[Collected data]
From an optimization exercise on the open Yosys and OpenROAD flow, aimed at small area, a short achievable clock period and few clock cycles; shortcuts taken in it are not production practice.
The RTL was checked by simulation tests, not by an equivalence proof against the original design.
Power figures rest on the tool's default switching activity, not on a simulated workload.

## old
## trail_fade_strip_renderer_top
module trail_fade_strip_renderer_top (
  input  logic        clk,
  input  logic        rst,
  input  logic        s_tvalid,
  output logic        s_tready,
  input  logic [31:0] s_tdata,   
  input  logic        s_tuser,   
  output logic        m_tvalid,
  input  logic        m_tready,
  output logic [31:0] m_tdata,   
  output logic        m_tuser,   
  output logic        m_tlast,
  input  logic        cfg_we,
  input  logic        cfg_index,
  input  logic [7:0]  cfg_data
);
For scale: roughly 5200 cells after synthesis, roughly 83 I/O pins, roughly 0.064 mm^2 of cells after synthesis.
==> flow/config.mk <==
export PLATFORM = sky130hd
export DESIGN_NAME = trail_fade_strip_renderer_top
export DESIGN_NICKNAME = trail_fade_strip_renderer_top
export VERILOG_FILES = /design/flow/design.v
export SDC_FILE = /design/flow/constraint.sdc
export NUM_CORES = 4
export LEC_CHECK = 0
export ABC_CLOCK_PERIOD_IN_PS = 3000
export CAP_MARGIN = 20
export CORE_MARGIN = 2
export CORE_UTILIZATION = 50
export CTS_BUF_LIST = sky130_fd_sc_hd__clkbuf_4 sky130_fd_sc_hd__clkbuf_8
export SETUP_SLACK_MARGIN = 4.0
export SLEW_MARGIN = 20
==> flow/constraint.sdc <==
create_clock -name core_clock -period 7.5 [get_ports {clk}]
set_input_delay 1.5000 -clock core_clock [delete_from_list [all_inputs] [get_ports {clk}]]
set_output_delay 1.5000 -clock core_clock [all_outputs]
set_load 0.01 [all_outputs]
run.sh (not shown) runs the stock make flow with config.mk's settings and CLKGATE_MAP_FILE= SYNTH_SCRIPT=/design/flow/synth_recipe.tcl, a recipe that flattens the netlist after the stock synthesis.
old did not stop at any stage, and its layout met the timing, design-rule and antenna checks.
Testbench counts of old, summed over its fixed seeds: cycles 10,196.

▶ TASK ITEM: Each line above must be printed exactly as it appears.

▶ SOLUTION FOR THIS TASK:
From an optimization exercise on the open Yosys and OpenROAD flow, aimed at small area, a short achievable clock period and few clock cycles; shortcuts taken in it are not production practice.
The RTL was checked by simulation tests, not by an equivalence proof against the original design.
Power figures rest on the tool's default switching activity, not on a simulated workload.

## old
## trail_fade_strip_renderer_top
module trail_fade_strip_renderer_top (
  input  logic        clk,
  input  logic        rst,
  input  logic        s_tvalid,
  output logic        s_tready,
  input  logic [31:0] s_tdata,   
  input  logic        s_tuser,   
  output logic        m_tvalid,
  input  logic        m_tready,
  output logic [31:0] m_tdata,   
  output logic        m_tuser,   
  output logic        m_tlast,
  input  logic        cfg_we,
  input  logic        cfg_index,
  input  logic [7:0]  cfg_data
);
For scale: roughly 5200 cells after synthesis, roughly 83 I/O pins, roughly 0.064 mm^2 of cells after synthesis.
==> flow/config.mk <==
export PLATFORM = sky130hd
export DESIGN_NAME = trail_fade_strip_renderer_top
export DESIGN_NICKNAME = trail_fade_strip_renderer_top
export VERILOG_FILES = /design/flow/design.v
export SDC_FILE = /design/flow/constraint.sdc
export NUM_CORES = 4
export LEC_CHECK = 0
export ABC_CLOCK_PERIOD_IN_PS = 3000
export CAP_MARGIN = 20
export CORE_MARGIN = 2
export CORE_UTILIZATION = 50
export CTS_BUF_LIST = sky130_fd_sc_hd__clkbuf_4 sky130_fd_sc_hd__clkbuf_8
export SETUP_SLACK_MARGIN = 4.0
export SLEW_MARGIN = 20
==> flow/constraint.sdc <==
create_clock -name core_clock -period 7.5 [get_ports {clk}]
set_input_delay 1.5000 -clock core_clock [delete_from_list [all_inputs] [get_ports {clk}]]
set_output_delay 1.5000 -clock core_clock [all_outputs]
set_load 0.01 [all_outputs]
run.sh (not shown) runs the stock make flow with config.mk's settings and CLKGATE_MAP_FILE= SYNTH_SCRIPT=/design/flow/synth_recipe.tcl, a recipe that flattens the netlist after the stock synthesis.
old did not stop at any stage, and its layout met the timing, design-rule and antenna checks.
Testbench counts of old, summed over its fixed seeds: cycles 10,196.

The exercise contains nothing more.